Figure 4.

MitoNEET compromises mitochondrial dynamics and morphology by modulating mitochondrial iron content. (a) Mitochondrial iron content in WT sWAT versus MitoN-Tg sWAT (n = 7 per group). ***P < 0.001. (b) Total mitoNEET expression levels (monomer and dimer) in WT mice versus Hfe−/− mice (top panel), in addition to chow-fed control mice versus high iron-diet-fed (n = 5 per group). (b) Mitochondrial membrane potential (ΔΨm) using DiOC₆ incubated with control vehicle, or low- and high-mitoNEET expressing 3T3-L1 preadipocytes. Yellow-panel: control vehicle; green-panel: TZD-treated; red-panel: low mitoNEET expression; blue-panel: high mitoNEET expression. (d) Oxygen-consumption rates (OCRs) in mitochondria (1 µg) isolated from WT (blue-panel) and MitoN-Tg (red-panel) sWAT, in response to sequential additions of DMEM (containing FCCP and, the substrates pyruvate and malate), rotenone (complex I inhibitor), succinate (complex II substrate), antimycin-A (complex III inhibitor), ascorbate and TMPD (cytochrome c substrate) (n = 4 per group).
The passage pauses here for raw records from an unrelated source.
This is an optimization exercise on Yosys and OpenROAD, whose aim is small area, a short achievable clock period and few clock cycles per item, not a production implementation.
RTL that was checked went through simulation tests only; none was proved equivalent to the original.
Power is estimated from default activity; no workload was simulated.

// heater_handle_supervisor
module heater_handle_supervisor (
  input  logic                         clk_i,
  input  logic                         rst_ni,
  input  logic                         in_valid_i,
  output logic                         in_ready_o,
  input  logic [hhs_pkg::InW-1:0]      in_data_i,
  output logic                         out_valid_o,
  input  logic                         out_ready_i,
  output logic [hhs_pkg::OutW-1:0]     out_data_o,
  input  logic                         cfg_valid_i,
  output logic                         cfg_ready_o,
  input  logic [hhs_pkg::CfgIdxW-1:0]  cfg_index_i,
  input  logic [hhs_pkg::CfgDataW-1:0] cfg_data_i
);
Size in the first run: ~1,300 cells after synthesis, about 200 flip-flops, about 77 I/O pins, roughly 12,000 um^2 of cells after synthesis.
clock: 9.0 ns
lec_check: 0
cap_margin: 20
core_margin: 2
core_utilization: 40
cts_buf_list: sky130_fd_sc_hd__clkbuf_8
slew_margin: 20
standard.sh (not shown) runs the stock make flow with config.mk's settings and CLKGATE_MAP_FILE= SYNTH_SCRIPT=/design/flow/synth_recipe.tcl, a recipe that flattens the netlist after the stock synthesis.
==> flow/flow/run.sh <==
#!/bin/bash
# Layout: the standard flow (standard.sh, which runs the standard synthesis
# unchanged) with two settings changed: the ports are buffered with
# sky130_fd_sc_hd__buf_1 (buffer_ports' own pick is a delay buffer), and the
# timing repair aims for 6 ns of setup slack at the design's clock period.
# The make output goes to standard_flow.log; ORFS's logs stay under orfs/logs.
set -euo pipefail
bash standard.sh SETUP_SLACK_MARGIN=6 "BUFFER_PORTS_ARGS=-buffer_cell sky130_fd_sc_hd__buf_1" finish > standard_flow.log 2>&1
Edit:
--- a/flow/design.v
+++ b/flow/design.v
@@ -417,25 +417,25 @@
 );
   logic [15:0] sleep_ticks;
   logic [14:0] error_ticks;
   logic [9:0]  max_temp;
   logic [9:0]  min_temp;
   logic [7:0]  min_air;
   logic [8:0]  cool_lim;
   logic [7:0]  max_air_duty;
   logic [7:0]  sleep_fan_duty;
   logic        s0_valid_q;
   logic        s0_docked_q, s0_cold_q, s0_power_q;
   logic [9:0]  s0_temp_q;
-  logic [7:0]  s0_air_q;
+  logic        s0_air_low_q;
   logic [7:0]  s0_level_q;
   logic [1:0]  s0_air_step_q;
   logic        in_cold;
   logic [4:0]  cold_step, hot_step, cfg_step;
   logic        s1_valid_q;
   logic        s1_docked_q, s1_cold_q, s1_sleep_cool_q, s1_air_low_q;
   logic        s1_hot_q, s1_cool_q, s1_fan_off_q;
   logic [7:0]  s1_duty_sel_q;
   logic [7:0]  air_duty, duty_sel;
   logic        sleep_cool;
   logic        work_q, work_d;
   logic [15:0] sleep_cnt_q, sleep_cnt_d;
@@ -483,25 +483,25 @@
   end
   assign in_ready_o = in_ready_q;
   assign in_cold   = (in_data_i[35:34] == hhs_pkg::ModeCold);
   assign cold_step = hhs_pkg::air_step(in_data_i[7:0]);
   assign hot_step  = hhs_pkg::air_step(in_data_i[15:8]);
   assign cfg_step  = hhs_pkg::air_step(cfg_data_i[7:0]);
   always_ff @(posedge clk_i) begin
     if (en0) begin
       s0_docked_q <= !in_data_i[37] && in_data_i[36];
       s0_cold_q   <= in_cold;
       s0_power_q  <= (in_data_i[35:34] == hhs_pkg::ModePower);
       s0_temp_q   <= in_data_i[33:24];
-      s0_air_q    <= in_data_i[23:16];
+      s0_air_low_q <= in_data_i[23:16] < min_air;
     end
     if (cfg_valid_i) begin
       s0_level_q    <= cfg_data_i[7:0];
       s0_air_step_q <= cfg_step[1:0];
     end else if (en0) begin
       s0_level_q    <= in_cold ? in_data_i[7:0] : in_data_i[15:8];
       s0_air_step_q <= in_cold ? cold_step[1:0] : hot_step[1:0];
     end
   end
   assign air_duty = hhs_pkg::air_sum(s0_level_q, {3'b111, s0_air_step_q});
   always_comb begin
     if (s0_cold_q || !s0_docked_q) begin
@@ -512,25 +512,25 @@
       duty_sel = {1'b0, hhs_pkg::temp_duty(s0_temp_q)};
     end else begin
       duty_sel = 8'd0;
     end
   end
   assign sleep_cool = s0_power_q ? ({1'b0, s0_temp_q} <= {2'b0, cool_lim})
                                  : (s0_temp_q <= hhs_pkg::TempSleepCool);
   always_ff @(posedge clk_i) begin
     if (en1) begin
       s1_docked_q     <= s0_docked_q;
       s1_cold_q       <= s0_cold_q;
       s1_sleep_cool_q <= sleep_cool;
-      s1_air_low_q    <= s0_air_q < min_air;
+      s1_air_low_q    <= s0_air_low_q;
       s1_hot_q        <= s0_temp_q >= max_temp;
       s1_cool_q       <= s0_temp_q <= min_temp;
       s1_fan_off_q    <= s0_temp_q < hhs_pkg::TempFanOff;
       s1_duty_sel_q   <= duty_sel;
     end
   end
   hhs_cfg_regs u_cfg (
     .clk_i            (clk_i),
     .rst_ni           (rst_ni),
     .we_i             (cfg_valid_i),
     .idx_i            (cfg_index_i),
     .data_i           (cfg_data_i),
What happened: The new run produced a clean layout; clock skew goes down by 0.013 ns; via count went down by 3.3%; critical path depth goes down by 2; wire length is lower by 4.7%; design area came out lower by 5.6%; area after synthesis fell by 1.6%; clock power went down by 33%; flip-flop and latch count came out lower by 7; setup slack is worse by 0.15 ns; core utilization fell by 2.3 points; power is lower by 16%; die area came out lower by 1.5%; hold slack got worse by 0.021 ns; count of clock-buffer cells in the layout falls by 30.
Testbench counts after the change, summed over its fixed seeds: cycles 16,024, items 16,000.
No functional check of the RTL was part of the first run of this note.

========
heater_handle_supervisor, a different RTL version from the one above (not shown whole).
For scale: about 1100 cells after synthesis, roughly 77 I/O pins, about 0.010 mm2 of cells after synthesis.
==> module hhs_step, before the edit <==
module hhs_step (
  input  logic [hhs_pkg::InW-1:0] item_i,
  input  logic [15:0] sleep_ticks_i,
  input  logic [14:0] error_ticks_i,
  input  logic [9:0]  max_temp_i,
  input  logic [9:0]  min_temp_i,
  input  logic [7:0]  min_air_i,
  input  logic [8:0]  cool_lim_i,
  input  logic [7:0]  max_air_duty_i,
  input  logic [7:0]  sleep_fan_duty_i,
  input  logic [7:0]  air_duty_i,
  input  logic        work_i,
  input  logic [15:0] sleep_cnt_i,
  input  logic [15:0] fault_cnt_i,
  input  logic [1:0]  fault_i,
  input  logic        fan_fault_i,
  input  logic        fan_hold_i,
  input  logic [7:0]  duty_i,
  output logic        work_o,
  output logic [15:0] sleep_cnt_o,
  output logic [15:0] fault_cnt_o,
  output logic [1:0]  fault_o,
  output logic        fan_fault_o,
  output logic        fan_hold_o,
  output logic [7:0]  duty_o,
  output logic        beep_o
);
  logic       lifted, sleep_en, cold, power, docked;
  logic [9:0] temp;
  logic [7:0] air;
  logic       sleep_cool, air_low, hot, cool;
  logic       sleep_hit, dbl_hit, half_hit;
  logic [15:0] fault_base;
  logic [7:0] duty_sel;
  assign lifted   = item_i[37];
  assign sleep_en = item_i[36];
  assign temp     = item_i[33:24];
  assign air      = item_i[23:16];
  assign cold     = (item_i[35:34] == hhs_pkg::ModeCold);
  assign power    = (item_i[35:34] == hhs_pkg::ModePower);
  assign docked   = !lifted && sleep_en;
  assign sleep_cool = power ? hhs_pkg::ge16({7'd0, cool_lim_i}, {6'd0, temp}) : hhs_pkg::ge16({6'd0, hhs_pkg::TempSleepCool}, {6'd0, temp});
  assign air_low    = !hhs_pkg::ge16({8'd0, air}, {8'd0, min_air_i});
  assign hot        = hhs_pkg::ge16({6'd0, temp}, {6'd0, max_temp_i});
  assign cool       = hhs_pkg::ge16({6'd0, min_temp_i}, {6'd0, temp});
  assign sleep_hit = (sleep_cnt_i != 16'hffff) && hhs_pkg::ge16(sleep_cnt_i, sleep_ticks_i);
  assign fault_base = work_i ? fault_cnt_i : 16'd0;
  assign dbl_hit  = work_i ? hhs_pkg::ge16(fault_cnt_i, {error_ticks_i, 1'b0})
                           : (error_ticks_i == 15'd0);
  assign half_hit = work_i ? hhs_pkg::ge16(fault_cnt_i, {2'b0, error_ticks_i[14:1]})
                           : (error_ticks_i[14:1] == 14'd0);
  always_comb begin
    if (cold || !docked) begin
      duty_sel = air_duty_i;
    end else if (temp >= hhs_pkg::TempFanHigh) begin
      duty_sel = sleep_fan_duty_i;
    end else if (temp >= hhs_pkg::TempFanLow) begin
      duty_sel = {1'b0, hhs_pkg::temp_duty(temp)};
    end else begin
      duty_sel = 8'd0;
    end
  end
  always_comb begin
    work_o      = work_i;
    sleep_cnt_o = sleep_cnt_i;
    beep_o      = 1'b0;
    if (!work_i) begin
      if (!docked || cold) work_o = 1'b1;
    end else if (docked && !cold && sleep_cool) begin
      if (sleep_hit) begin
        work_o      = 1'b0;
        sleep_cnt_o = 16'd0;
        beep_o      = 1'b1;
      end else begin
        sleep_cnt_o = hhs_pkg::inc16(sleep_cnt_i);
      end
    end
    fault_o     = fault_i;
    fault_cnt_o = fault_base;
    if (fault_i == hhs_pkg::FAULT_OK) begin
      if (cold) begin
        if (air_low) begin
          if (dbl_hit) begin
            fault_o     = hhs_pkg::FAULT_FAN;
            fault_cnt_o = 16'd0;
          end else begin
            fault_cnt_o = hhs_pkg::inc16(fault_base);
          end
        end
      end else if (!docked && (hot || cool || air_low)) begin
        if (half_hit && hot) begin
          fault_o     = hhs_pkg::FAULT_OVER_TMP;
          fault_cnt_o = 16'd0;
        end else if (dbl_hit && air_low) begin
          fault_o     = hhs_pkg::FAULT_FAN;
          fault_cnt_o = 16'd0;
        end else if (dbl_hit && cool) begin
          fault_o     = hhs_pkg::FAULT_LOW_TMP;
          fault_cnt_o = 16'd0;
        end else begin
          fault_cnt_o = hhs_pkg::inc16(fault_base);
        end
      end else begin
        fault_cnt_o = 16'd0;
      end
    end else if (docked) begin
      fault_o     = hhs_pkg::FAULT_OK;
      fault_cnt_o = 16'd0;
    end
    fan_fault_o = fan_fault_i;
    fan_hold_o  = fan_hold_i;
    duty_o      = duty_i;
    if (!fan_fault_i) begin
      if (fault_o != hhs_pkg::FAULT_OK) begin
        fan_fault_o = 1'b1;
      end else if (work_o) begin
        fan_hold_o = cold || !docked;
        duty_o     = duty_sel;
      end else if (temp >= hhs_pkg::TempFanOff) begin
        if (!fan_hold_i) duty_o = hhs_pkg::SleepDuty;
      end else if (!fan_hold_i) begin
        fan_hold_o = 1'b1;
        duty_o     = 8'd0;
      end
    end else begin
      duty_o = max_air_duty_i;
      if (fault_o == hhs_pkg::FAULT_OK) fan_fault_o = 1'b0;
    end
  end
endmodule
export LEC_CHECK = 0
export CAP_MARGIN = 20
export CORE_MARGIN = 2
export CORE_UTILIZATION = 40
export SLEW_MARGIN = 20
create_clock -name core_clock -period 9.0 [get_ports {clk_i}]
run.sh (not shown) runs the stock make flow with config.mk's settings and CLKGATE_MAP_FILE= SYNTH_SCRIPT=/design/flow/synth_recipe.tcl, a recipe that flattens the netlist after the stock synthesis.
Stock flow here: none of the scripts above is used.
Then changed:
--- a/flow/design.v
+++ b/flow/design.v
@@ -211,26 +211,12 @@
       10'd247: temp_duty = 7'd98;
       10'd248: temp_duty = 7'd99;
       10'd249: temp_duty = 7'd99;
       default: temp_duty = 7'bx;
     endcase
   endfunction
-  function automatic logic ge16(input logic [15:0] a, input logic [15:0] b);
-    logic r;
-    r = 1'b1;
-    for (int i = 0; i < 16; i++) r = (a[i] & ~b[i]) | (~(a[i] ^ b[i]) & r);
-    ge16 = r;
-  endfunction
-  function automatic logic [15:0] inc16(input logic [15:0] a);
-    logic c;
-    c = 1'b1;
-    for (int i = 0; i < 16; i++) begin
-      inc16[i] = a[i] ^ c;
-      c = c & a[i];
-    end
-  endfunction
 endpackage
 module hhs_cfg_regs (
   input  logic                         clk_i,
   input  logic                         rst_ni,
   input  logic                         we_i,
   input  logic [hhs_pkg::CfgIdxW-1:0]  idx_i,
@@ -307,21 +293,21 @@
   assign sleep_en = item_i[36];
   assign temp     = item_i[33:24];
   assign air      = item_i[23:16];
   assign cold     = (item_i[35:34] == hhs_pkg::ModeCold);
   assign power    = (item_i[35:34] == hhs_pkg::ModePower);
   assign docked   = !lifted && sleep_en;
-  assign sleep_cool = power ? hhs_pkg::ge16({7'd0, cool_lim_i}, {6'd0, temp}) : hhs_pkg::ge16({6'd0, hhs_pkg::TempSleepCool}, {6'd0, temp});
-  assign air_low    = !hhs_pkg::ge16({8'd0, air}, {8'd0, min_air_i});
-  assign hot        = hhs_pkg::ge16({6'd0, temp}, {6'd0, max_temp_i});
-  assign cool       = hhs_pkg::ge16({6'd0, min_temp_i}, {6'd0, temp});
-  assign sleep_hit = (sleep_cnt_i != 16'hffff) && hhs_pkg::ge16(sleep_cnt_i, sleep_ticks_i);
+  assign sleep_cool = power ? ({1'b0, temp} <= {2'b0, cool_lim_i}) : (temp <= hhs_pkg::TempSleepCool);
+  assign air_low    = air < min_air_i;
+  assign hot        = temp >= max_temp_i;
+  assign cool       = temp <= min_temp_i;
+  assign sleep_hit = (sleep_cnt_i != 16'hffff) && (sleep_cnt_i >= sleep_ticks_i);
   assign fault_base = work_i ? fault_cnt_i : 16'd0;
-  assign dbl_hit  = work_i ? hhs_pkg::ge16(fault_cnt_i, {error_ticks_i, 1'b0})
+  assign dbl_hit  = work_i ? (fault_cnt_i >= {error_ticks_i, 1'b0})
                            : (error_ticks_i == 15'd0);
-  assign half_hit = work_i ? hhs_pkg::ge16(fault_cnt_i, {2'b0, error_ticks_i[14:1]})
+  assign half_hit = work_i ? (fault_cnt_i >= {2'b0, error_ticks_i[14:1]})
                            : (error_ticks_i[14:1] == 14'd0);
   always_comb begin
     if (cold || !docked) begin
       duty_sel = air_duty_i;
     end else if (temp >= hhs_pkg::TempFanHigh) begin
       duty_sel = sleep_fan_duty_i;
@@ -340,25 +326,25 @@
     end else if (docked && !cold && sleep_cool) begin
       if (sleep_hit) begin
         work_o      = 1'b0;
         sleep_cnt_o = 16'd0;
         beep_o      = 1'b1;
       end else begin
-        sleep_cnt_o = hhs_pkg::inc16(sleep_cnt_i);
+        sleep_cnt_o = sleep_cnt_i + 16'd1;
       end
     end
     fault_o     = fault_i;
     fault_cnt_o = fault_base;
     if (fault_i == hhs_pkg::FAULT_OK) begin
       if (cold) begin
         if (air_low) begin
           if (dbl_hit) begin
             fault_o     = hhs_pkg::FAULT_FAN;
             fault_cnt_o = 16'd0;
           end else begin
-            fault_cnt_o = hhs_pkg::inc16(fault_base);
+            fault_cnt_o = fault_base + 16'd1;
           end
         end
       end else if (!docked && (hot || cool || air_low)) begin
         if (half_hit && hot) begin
           fault_o     = hhs_pkg::FAULT_OVER_TMP;
           fault_cnt_o = 16'd0;
@@ -366,13 +352,13 @@
           fault_o     = hhs_pkg::FAULT_FAN;
           fault_cnt_o = 16'd0;
         end else if (dbl_hit && cool) begin
           fault_o     = hhs_pkg::FAULT_LOW_TMP;
           fault_cnt_o = 16'd0;
         end else begin
-          fault_cnt_o = hhs_pkg::inc16(fault_base);
+          fault_cnt_o = fault_base + 16'd1;
         end
       end else begin
         fault_cnt_o = 16'd0;
       end
     end else if (docked) begin
       fault_o     = hhs_pkg::FAULT_OK;
- The changed run finished clean
- via count goes up by a few percent
- combinational power came out higher by a little under a tenth
- maximum frequency grows by a little under a tenth
- worst hold slack is about the same
- routed wire length rose by a few percent
- power rises by a few percent
- core utilization came out lower by 0.66 points
- clock power went down by a few percent
- sequential share of layout area goes down by 0.42 points
- global-route usage climbs by 0.31 points
- worst setup slack improves by 0.58 ns
No run of this note included a check of the RTL's function; only the layout flow was run.

==> afterwards: timing with drivers on the ports <==
How much do the figures lean on ideal ports? The routed layouts below were timed once more, with nothing changed but the port constraints.
Step 1 (the two cells are an assumption about what drives the block):
set clk [get_ports {clk_i}]
set_driving_cell -lib_cell sky130_fd_sc_hd__clkbuf_16 $clk
set_driving_cell -lib_cell sky130_fd_sc_hd__buf_2 [delete_from_list [all_inputs] $clk]
Step 2, shift: input delay + t, output delay - t, t = (earliest + latest rising clock arrival at the registers) / 2. This alone moves slack from input paths to output paths.
Three values: ideal, step 1, step 2; two values: the first two.
| run | shift t [ns] | slack for setup (ns) | latest minus earliest clock arrival (ns) | pins driven straight from the clock port |
|---|---|---|---|---|
| the first run of note 1 | 0.561 | 5.797 / 5.806 / 5.245 | 0.033 / 0.033 | 1 |
| the second run of note 1 | 0.518 | 5.646 / 5.650 / 5.133 | 0.013 / 0.013 | 1 |
| the first run of note 2 | 0.468 | 1.770 / 1.792 / 1.324 | 0.012 / 0.012 | 1 |
| the second run of note 2 | 0.477 | 2.349 / 2.375 / 1.898 | 0.014 / 0.014 | 1 |
After both steps setup and hold are still met in every run listed. For the first run of note 1, which loses most, drivers alone change the setup slack by +0.009 ns; drivers and shift together by -0.552 ns.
Prohibitin was utilized as a mitochondrial protein loading control. (e) NAD⁺: NADH ratio in WT and MitoN-Tg sWAT and gWAT (n = 5 per group). (f) Lipid-induced (15 ul g⁻¹ body-weight 20% intralipid; single gavage with tissues harvested following 6 h induction) ROS-promoted lipid damage (lipid-peroxidation, as measured by bound 8-isoPGF2α levels) in WT and MitoN-Tg sWAT (n = 5 per group). (g) Representative EM images (16,500× and 26,500× magnifications) of unchallenged WT and MitoN-Tg sWAT.